-- WHAT TO DO --
Within the records that follow, find every line containing the string "adders". Copy those lines.

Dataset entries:
+ + + + +

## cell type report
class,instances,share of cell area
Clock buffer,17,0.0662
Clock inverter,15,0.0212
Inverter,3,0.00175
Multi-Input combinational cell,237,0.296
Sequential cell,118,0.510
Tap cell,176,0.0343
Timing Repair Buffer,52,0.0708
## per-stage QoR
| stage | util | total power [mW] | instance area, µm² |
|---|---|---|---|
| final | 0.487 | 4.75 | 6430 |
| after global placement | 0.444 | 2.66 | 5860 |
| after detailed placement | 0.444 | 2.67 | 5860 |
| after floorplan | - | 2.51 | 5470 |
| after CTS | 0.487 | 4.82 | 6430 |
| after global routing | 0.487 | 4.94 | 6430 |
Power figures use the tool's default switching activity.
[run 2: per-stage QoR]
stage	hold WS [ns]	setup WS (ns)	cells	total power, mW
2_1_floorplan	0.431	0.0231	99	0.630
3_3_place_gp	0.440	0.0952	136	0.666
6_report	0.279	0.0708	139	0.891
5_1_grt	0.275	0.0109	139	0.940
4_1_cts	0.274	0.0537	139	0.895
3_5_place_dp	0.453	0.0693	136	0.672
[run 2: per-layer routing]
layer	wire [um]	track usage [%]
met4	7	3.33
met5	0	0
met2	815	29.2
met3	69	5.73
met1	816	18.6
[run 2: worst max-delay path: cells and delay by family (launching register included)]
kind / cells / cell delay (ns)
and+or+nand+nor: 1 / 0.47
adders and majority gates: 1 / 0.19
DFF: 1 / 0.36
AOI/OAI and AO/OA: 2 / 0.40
`src/rtl/uvmt_apb_st_clknrst_ctrl_pkg.sv`:
```
// ----------------------------------------------------------------------------
// uvmt_apb_st_clknrst_ctrl_pkg
//   Shared types and defaults for the APB self-test clock-enable / reset
//   sequencer.
//   - state_e   : sequencer FSM states
//   - DEF_*     : default parameter values for the top and the divider
//   - idx_width : width of the channel index for a given channel count
// ----------------------------------------------------------------------------
package uvmt_apb_st_clknrst_ctrl_pkg;

    localparam int DEF_NUM_CH     = 4;
    localparam int DEF_DIV_W      = 8;
    localparam int DEF_DLY_W      = 8;
    localparam int DEF_SW_RST_CYC = 4;

    typedef enum logic [1:0] {
        IDLE    = 2'd0,
        RELEASE = 2'd1,
        DONE    = 2'd2,
        SWRST   = 2'd3
    } state_e;

    // A single channel still needs a 1-bit index register.
    function automatic int idx_width(input int num_ch);
        return (num_ch > 1) ? $clog2(num_ch) : 1;
    endfunction

endpackage

```
`src/rtl/uvmt_apb_st_clknrst_div.sv`:
```
// ----------------------------------------------------------------------------
// uvmt_apb_st_clknrst_div
//   One channel's clock-enable divider. The ratio is latched on restart, so
//   later changes on the ratio input have no effect until the next restart.
//   Ratio N>=2 gives a one-cycle strobe every N cycles, the first strobe in
//   the cycle right after the restart edge; N=0/1 holds the strobe high.
//
//   clk     in   free-running clock
//   reset   in   synchronous, active-high reset (strobe low, counters 0)
//   restart in   latch ratio and restart the phase
//   run     in   advance the divider
//   ratio   in   DIV_W divide ratio
//   clk_en  out  registered clock-enable strobe
// ----------------------------------------------------------------------------
module uvmt_apb_st_clknrst_div
    import uvmt_apb_st_clknrst_ctrl_pkg::*;
#(
    parameter int DIV_W = DEF_DIV_W
) (
    input  logic             clk,
    input  logic             reset,
    input  logic             restart,
    input  logic             run,
    input  logic [DIV_W-1:0] ratio,
    output logic             clk_en
);

    logic [DIV_W-1:0] ratio_q;
    logic [DIV_W-1:0] cnt_q;

    always_ff @(posedge clk) begin
        if (reset) begin
            ratio_q <= '0;
            cnt_q   <= '0;
            clk_en  <= 1'b0;
        end else if (restart) begin
            // Strobe goes high on the restart edge itself: phase 0.
            ratio_q <= ratio;
            cnt_q   <= '0;
            clk_en  <= 1'b1;
        end else if (run) begin
            if (ratio_q <= DIV_W'(1)) begin
                cnt_q  <= '0;
                clk_en <= 1'b1;
            end else if (cnt_q == ratio_q - DIV_W'(1)) begin
                cnt_q  <= '0;
                clk_en <= 1'b1;
            end else begin
                cnt_q  <= cnt_q + DIV_W'(1);
                clk_en <= 1'b0;
            end
        end
    end

endmodule

```
`src/rtl/uvmt_apb_st_clknrst_ctrl.sv`:
```
// ----------------------------------------------------------------------------
// uvmt_apb_st_clknrst_ctrl
//   Clock-enable and reset sequencer for the APB self-test bench. Generates
//   NUM_CH divided clock-enable strobes and NUM_CH reset pairs from one clock.
//   After a start, channel resets are released in index order, channel i
//   waiting rst_dly[i]+1 cycles after the previous one.
//
//   Optional feature macro: UVMT_APB_ST_CLKNRST_CTRL_SW_RST_EN
//     When defined, sw_rst_req in DONE pulses ch_reset on the masked channels
//     for SW_RST_CYC cycles. When undefined, sw_rst_req/sw_rst_mask are
//     ignored and the SWRST state is unreachable.
//
//   clk          in   sole clock, rising edge
//   reset        in   synchronous, active-high reset
//   start        in   sequence request (pulse or level), taken in IDLE/DONE
//   div_ratio    in   NUM_CH*DIV_W per-channel divide ratios
//   rst_dly      in   NUM_CH*DLY_W per-channel release delays
//   sw_rst_req   in   software reset request
//   sw_rst_mask  in   NUM_CH channels targeted by sw_rst_req
//   ch_clk_en    out  NUM_CH clock-enable strobes
//   ch_reset     out  NUM_CH active-high channel resets
//   ch_reset_n   out  NUM_CH complement of ch_reset
//   busy         out  release sequence or software reset in progress
//   done         out  all channels released
// ----------------------------------------------------------------------------
module uvmt_apb_st_clknrst_ctrl
    import uvmt_apb_st_clknrst_ctrl_pkg::*;
#(
    parameter int NUM_CH     = DEF_NUM_CH,
    parameter int DIV_W      = DEF_DIV_W,
    parameter int DLY_W      = DEF_DLY_W,
    parameter int SW_RST_CYC = DEF_SW_RST_CYC
) (
    input  logic                    clk,
    input  logic                    reset,
    input  logic                    start,
    input  logic [NUM_CH*DIV_W-1:0] div_ratio,
    input  logic [NUM_CH*DLY_W-1:0] rst_dly,
    input  logic                    sw_rst_req,
    input  logic [NUM_CH-1:0]       sw_rst_mask,
    output logic [NUM_CH-1:0]       ch_clk_en,
    output logic [NUM_CH-1:0]       ch_reset,
    output logic [NUM_CH-1:0]       ch_reset_n,
    output logic                    busy,
    output logic                    done
);

    localparam int IDX_W = idx_width(NUM_CH);

    logic [NUM_CH-1:0][DIV_W-1:0] div_in;
    logic [NUM_CH-1:0][DLY_W-1:0] dly_in;

    assign div_in = div_ratio;
    assign dly_in = rst_dly;

    state_e                       state_q, state_d;
    logic [IDX_W-1:0]             idx_q,   idx_d;
    logic [DLY_W-1:0]             cnt_q,   cnt_d;
    logic [NUM_CH-1:0]            rst_q,   rst_d;
    logic                         busy_d,  done_d;
    logic [NUM_CH-1:0][DLY_W-1:0] dly_sh_q;
    logic                         accept;
    logic                         last;

    assign last = (idx_q == IDX_W'(NUM_CH - 1));

`ifdef UVMT_APB_ST_CLKNRST_CTRL_SW_RST_EN
    localparam int SW_W = (SW_RST_CYC > 1) ? $clog2(SW_RST_CYC) : 1;

    logic [SW_W-1:0]   sw_cnt_q,  sw_cnt_d;
    logic [NUM_CH-1:0] sw_mask_q, sw_mask_d;

    always_ff @(posedge clk) begin
        if (reset) begin
            sw_cnt_q  <= '0;
            sw_mask_q <= '0;
        end else begin
            sw_cnt_q  <= sw_cnt_d;
            sw_mask_q <= sw_mask_d;
        end
    end
`else
    logic unused_sw;
    assign unused_sw = sw_rst_req ^ (^sw_rst_mask) ^ (SW_RST_CYC == 0);
`endif

    // ------------------------------------------------------------------
    // Sequencer state register and shadowed delays
    // ------------------------------------------------------------------
    always_ff @(posedge clk) begin
        if (reset) begin
            state_q  <= IDLE;
            idx_q    <= '0;
            cnt_q    <= '0;
            rst_q    <= '1;
            busy     <= 1'b0;
            done     <= 1'b0;
            dly_sh_q <= '0;
        end else begin
            state_q <= state_d;
            idx_q   <= idx_d;
            cnt_q   <= cnt_d;
            rst_q   <= rst_d;
            busy    <= busy_d;
            done    <= done_d;
            if (accept)
                dly_sh_q <= dly_in;
        end
    end

    // ------------------------------------------------------------------
    // Next-state / output logic
    // ------------------------------------------------------------------
    always_comb begin
        state_d = state_q;
        idx_d   = idx_q;
        cnt_d   = cnt_q;
        rst_d   = rst_q;
        busy_d  = busy;
        done_d  = done;
        accept  = 1'b0;
`ifdef UVMT_APB_ST_CLKNRST_CTRL_SW_RST_EN
        sw_cnt_d  = sw_cnt_q;
        sw_mask_d = sw_mask_q;
`endif

        case (state_q)
            IDLE, DONE: begin
                // start has priority over a software reset request.
                if (start) begin
                    accept  = 1'b1;
                    state_d = RELEASE;
                    idx_d   = '0;
                    cnt_d   = dly_in[0];
                    rst_d   = '1;
                    busy_d  = 1'b1;
                    done_d  = 1'b0;
                end
`ifdef UVMT_APB_ST_CLKNRST_CTRL_SW_RST_EN
                else if (state_q == DONE && sw_rst_req && (|sw_rst_mask)) begin
                    state_d   = SWRST;
                    sw_mask_d = sw_rst_mask;
                    sw_cnt_d  = SW_W'(SW_RST_CYC - 1);
                    rst_d     = rst_q | sw_rst_mask;
                    busy_d    = 1'b1;
                end
`endif
            end

            RELEASE: begin
                if (cnt_q == '0) begin
                    rst_d[idx_q] = 1'b0;
                    if (last) begin
                        state_d = DONE;
                        busy_d  = 1'b0;
                        done_d  = 1'b1;
                    end else begin
                        idx_d = idx_q + IDX_W'(1);
                        cnt_d = dly_sh_q[idx_q + IDX_W'(1)];
                    end
                end else begin
                    cnt_d = cnt_q - DLY_W'(1);
                end
            end

`ifdef UVMT_APB_ST_CLKNRST_CTRL_SW_RST_EN
            SWRST: begin
                // Entry edge counts as the first pulse cycle.
                if (sw_cnt_q == '0) begin
                    rst_d   = rst_q & ~sw_mask_q;
                    state_d = DONE;
                    busy_d  = 1'b0;
                end else begin
                    sw_cnt_d = sw_cnt_q - SW_W'(1);
                end
            end
`endif

            default: state_d = IDLE;
        endcase
    end

    assign ch_reset   = rst_q;
    assign ch_reset_n = ~rst_q;

    // ------------------------------------------------------------------
    // Per-channel dividers: free-run everywhere except IDLE, phase-aligned
    // by the start accept.
    // ------------------------------------------------------------------
    logic run;
    assign run = (state_q != IDLE);

    for (genvar g = 0; g < NUM_CH; g++) begin : g_div
        uvmt_apb_st_clknrst_div #(
            .DIV_W (DIV_W)
        ) u_div (
            .clk     (clk),
            .reset   (reset),
            .restart (accept),
            .run     (run),
            .ratio   (div_in[g]),
            .clk_en  (ch_clk_en[g])
        );
    end

endmodule
```
`config.mk`:
```
export PLATFORM = sky130hd
export DESIGN_NAME = uvmt_apb_st_clknrst_ctrl
export DESIGN_NICKNAME = d
export VERILOG_FILES = /design/src/rtl/uvmt_apb_st_clknrst_ctrl_pkg.sv /design/src/rtl/uvmt_apb_st_clknrst_div.sv /design/src/rtl/uvmt_apb_st_clknrst_ctrl.sv
export SDC_FILE = /design/constraint.sdc
export NUM_CORES = 1
export LEC_CHECK = 0
export CAP_MARGIN = 20
export CORE_MARGIN = 2
export CORE_UTILIZATION = 45
export DETAILED_ROUTE_END_ITERATION = 7
export PLACE_DENSITY = 0.63
export SYNTH_ARGS = -nofsm -noshare
export SYNTH_HDL_FRONTEND = slang
export SYNTH_HIERARCHICAL = 1
export SYNTH_SLANG_ARGS = --single-unit
```
`constraint.sdc`:
```
create_clock -name clk -period 4.7 [get_ports clk]
set_input_delay 0.705 -clock clk [delete_from_list [all_inputs] [get_ports clk]]
set_output_delay 0.705 -clock clk [all_outputs]
set_load 0.02 [all_outputs]
```
# Word-level counts from Yosys, hierarchy flattened

Cells that the tools add are included.

Register bits after elaboration: 118

$lt $le $gt $ge: 7
Eq/ne operators: 12
Add/subtract/negate cells: 10
Reductions and logical operators: 13
Muxes and demuxes: 53
Bitwise logic cells: 3

Operator list:

| operator              | number |
|---|---|
| $mux W8               | 12 |
| $sub A8 B1 Y8 const B | 5 |
| $add A8 B1 Y8 const B | 4 |
| $eq A8 B8 Y1          | 4 |
| $le A8 B1 Y1 const B  | 4 |
| $mux W1               | 25 |
| $bmux W8 S2           | 1 |
| $pmux W8 S2           | 1 |
| $mux W2               | 6 |
| $reduce_and A3 Y1     | 3 |
| $logic_not A8 Y1      | 1 |
| $mux W4               | 2 |
| $ne A2 B2 Y1 const B  | 4 |
| $not A4 Y4            | 2 |
| $pmux W2 S2           | 2 |
| $pmux W4 S2           | 1 |
| $reduce_and A4 Y1     | 2 |
| $lt A2 B3 Y1 const B  | 2 |
| $reduce_bool A2 Y1    | 3 |
| $and A4 B4 Y4         | 1 |
| $eq A2 B2 Y1 const B  | 2 |
| $pmux W1 S2           | 2 |
| $reduce_or A2 Y1      | 2 |
| $ne A3 B3 Y1 const B  | 1 |
| 6 further kinds       | 6 |

# Depth between registers and ports, before layout

Depth after elaboration: 8
Gate-level depth with buffers: 9
Mapped depth without buffers: 8

# By module

The synthesis kept the hierarchy.

Modules (own cells, without submodules):

| module                   | cells each | sequential area each (um^2) | area an instance (um^2) | times used |
|---|---|---|---|---|
| uvmt_apb_st_clknrst_div  | 112        | 340.3                       | 1003.5                  | 4 |
| uvmt_apb_st_clknrst_ctrl | 280        | 1001.0                      | 2369.8                  | 1 |

# Worst setup path before layout

Ideal clock, no wire load.

Kind: input port to flip-flop
Start point: input port start
End point: register g_div[0].u_div.cnt_q[1]
Required time: 4.580 ns
Setup slack: 2.286 ns
Stages: 8
Arrival time: 2.294 ns
Buffers on the path: 3
Cells stage by stage: nand2b_1 clkbuf_1 inv_2 clkbuf_1 clkbuf_1 nor3_1 a21oi_4 nor2_1

Cells in the longest elaborated chain, start to end: 3

RTL lines:

| item                              | RTL line                        | RTL |
|---|---|---|
| from (decl)                       | uvmt_apb_st_clknrst_ctrl.sv:36  | `input logic start,` |
| $mux W1                           | uvmt_apb_st_clknrst_ctrl.sv:130 | `if (start) begin` |
| $mux W1                           | uvmt_apb_st_clknrst_ctrl.sv:127 | `case (state_q)` |
| named net accept                  | uvmt_apb_st_clknrst_ctrl.sv:62  | `logic accept;` |
| $reduce_or A2 Y1 (no source line) | -                               |  |
| to (signal assigned)              | uvmt_apb_st_clknrst_div.sv:49   | `cnt_q <= cnt_q + DIV_W'(1);` |
| to (decl)                         | uvmt_apb_st_clknrst_div.sv:29   | `logic [DIV_W-1:0] cnt_q;` |

The timed path passes the listed nets, and every way through them passes these cells.
A chain may end at the register's enable or synchronous reset.

# Final worst setup path

Start point: input port start
End point: register g_div[2].u_div.cnt_q[0]

Cells in the longest elaborated chain, start to end: 3

RTL lines:

| item                              | RTL line |
|---|---|
| $mux W1                           | uvmt_apb_st_clknrst_ctrl.sv:130 |
| $mux W1                           | uvmt_apb_st_clknrst_ctrl.sv:127 |
| $reduce_or A2 Y1 (no source line) | - |
| to (signal assigned)              | uvmt_apb_st_clknrst_div.sv:49 |
| to (decl)                         | uvmt_apb_st_clknrst_div.sv:29 |

No other way between the ends.

==> flow_summary_export.csv <==
group,metric,value,unit
sta,tns,0,ns
drt,wl_per_cell,15.17,microns
synth,synthMuxAreaShare,0.08644,
placed_design,place.gp.congestion,0.8396,
finish,final_nets,884,
critical_path,worstPathArrival,3.41,ns
hold_path,worst_hold_path_type,"flip-flop to flip-flop",
critical_path,cp-start-kind,"primary input",
critical_path,worstPathCellList,"clkdlybuf4s50_1 > nand2b_1 > buf_4 > clkinv_2 > a21oi_1 > nor2b_1 > nand3_1 > o21ai_1",
synth,synth-adder-area-share,0.03528,
grt,grt_overflow_total,0,
grt,grt_max_degree,43,
power,p_leak,2.897,nW
clock_tree,htree_levels,4,
drt,vias,5386,
die,core_area,13880,sq um
power,power_density,361.9,nW/um^2
critical_path,crit_buf_inv,3,
sta,setup_viol,0,
synth,synthSimpleGateAreaFrac,0.2246,
synth,synth-xor-area-share,0.07820,
synth,ys_warn_count,6,
synth,synth-compound-area-share,0.1705,
drt,drt-vias-per-instance,5.468,
finish,syn_to_final_growth,23.17,%
clock_tree,root_buffer,"clkbuf_16",
die,io_pins,86,
finish,postLayoutCoreUtil,0.5664,
clock_tree,cts.sinks,118,
sta,tightest_slew,0.8401,ns
synth,yosysUniqueCellTypes,60,
drt,first_pass_iters,4,
clock_tree,cts_resized,0,
drt,drc,0,
critical_path,end_kind,"flip-flop",
die,fp.dieW,123.1,microns
synth,synth_async_sr_flop_share,0,
drt,ant_nets,0,
finish,n_fill_cell,1219,
sta,fin_crit_sh,0.6533,
clock_tree,postCtsSetupRepairBufs,0,
clock_tree,path_clk_slew,0.05,ns
critical_path,crit_type,"primary input to flip-flop",
synth,avgSynthCellArea,8.769,sq um
synth,synth_top_family_by_area,"simple AND/OR/NAND/NOR gates",
placed_design,hpwl,10470,microns
critical_path,cp_top_family,"buffers and inverters",
sta,clock_skew,0.01033,ns
finish,drive_above_1_share,0.09317,
finish,insertedDiodeCount,0,
sta,hold_viol_final,0,
sta,rsz0062_at_grt,"no",
sta,slew_violations,0,
clock_tree,cts_buffer_depth,2,
grt,track_usage,0.2057,
synth,ys_seq_elements,118,
clock_tree,cts_tree,"built",
synth,synth-edff-count,0,
job,timing.max_cap.violations,0,
synth,synth_cells,728,
critical_path,critPathRequiredTime,5.04,ns
die,die_area,15150,sq um
outcome,status,"complete, no violations",
synth,syn_area,6384,sq um
finish,layout_common_cells,"dfxtp_1 (118), nand2_1 (103), nor2_1 (81), clkdlybuf4s50_1 (79), a21oi_1 (49)",
drt,wl,14940,microns
sta,layout_min_cycle_time,3.071,ns
grt,antenna_found_initial,0,
power,ir_drop,0.0002422,V
power,total_power,2.845,mW
drt,drtIter0Drc,358,
critical_path,cp_max_fo,42,
critical_path,slowest_delay,0.68,ns
clock_tree,postCtsHoldBufs,0,
grt,grt_pass1_wl,24760,microns
die,rows,43,
grt,grt_pass1_vias,5299,
placed_design,portBuffers,80,
clock_tree,clock_latency,0.41,ns
critical_path,crit_slowest_cell,"clkinv_2",
die,initial_core_util,0.4599,
synth,ys_seq_area_frac,0.3701,
synth,syn_nets,818,
synth,ys.flop_type,"dfxtp_1",
finish,final_common_cell,"dfxtp_1",
clock_tree,cts_buffers,17,
sta,max-slew-margin-rel,0.4348,
sta,fmax,325.7,MHz
die,die_y,123.1,microns
cells in the mapped netlist, drive strengths merged (5+ instances only):
cell type	n	area [sq um]
inv	20	75.07
nor2b	19	118.9
dfxtp	118	2362
xor2	25	219.0
or2	5	31.28
a211o	7	61.31
xnor2	32	280.3
nor2	81	304.0
or3	15	113.9
mux4	8	180.2
a311oi	7	86.34
clkbuf	38	142.6
nand4	15	93.84
nor3	21	116.4
a21oi	53	310.3
a31oi	9	56.30
o21ai	17	85.08
nand2	103	386.6
nand3	7	35.03
mux2i	36	360.4
ha	18	225.2
nor4	9	62.56
o311ai	6	52.55
layer usage:
metal	wire, microns	share of wire	global-route usage
met5	0	0	0
met2	7239	0.48	0.3453
met4	285	0.019	0.08381
met3	646	0.043	0.04566
met1	6770	0.45	0.2559
path summary, 6_finish.rpt:
check	slack, ns	start	cells past startpoint	end
max	1.63	start	8	g_div[2].u_div/cnt_q[0]
min	0.45	dly_sh_q[12]	2	dly_sh_q[12]
max reg2reg	1.92	state_q[0]	7	g_div[2].u_div/cnt_q[0]
min reg2reg	0.45	dly_sh_q[12]	2	dly_sh_q[12]
where the power goes:
group | internal [mW] | switching, mW
registers | 1.05 | 0.0570
logic | 0.230 | 0.273
clock network | 0.814 | 0.417
worst min-delay path: stages, from the launching register on:
cell and delay [ns]:
dfxtp_1 0.30, nand2_1 0.05, a21oi_1 0.05
final cells by class:
type / instances / area [sq um] / area share
sequential: 118 / 2362 / 0.3004
timing repair buffer: 86 / 840.8 / 0.1069
tap: 180 / 225.2 / 0.02864
clock inverter: 4 / 70.07 / 0.008912
multi-input combinational: 551 / 3799 / 0.4831
clock buffer: 26 / 489.2 / 0.06222
inverter: 20 / 76.32 / 0.009707
logic make-up after synthesis:
group	count (synthesis)
and+or+nand+nor	296
buffers and inverters	59
AOI/OAI and AO/OA	135
xor gates and xnor gates	57
muxes	45
DFF	118
adders and majority gates	18
flip-flops by register name (all words and copies together) (netlist names):
| name | cells |
|---|---|
| state_q | 2 |
| ch_reset | 4 |
| busy | 1 |
| done | 1 |
| cnt_q | 8 |
| idx_q | 2 |
| dly_sh_q | 32 |
| g_div.u_div/cnt_q | 32 |
| g_div.u_div/clk_en | 4 |
| g_div.u_div/ratio_q | 32 |
stage by stage:
step,hold slack [ns],setup slack (ns),instances,area (sq um)
after floorplan,0.4331,2.286,728,6384
after global placement,0.4412,1.352,955,7303
after detailed placement,0.4466,1.221,955,7303
after CTS,0.4535,1.628,985,7863
after global routing,0.4790,1.397,985,7863
final,0.4543,1.629,985,7863
No activity file was read; power rests on OpenSTA's default activity.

+ + + + +

-- SOLUTION FOR THIS PROBLEM --
adders and majority gates: 1 / 0.19
adders and majority gates	18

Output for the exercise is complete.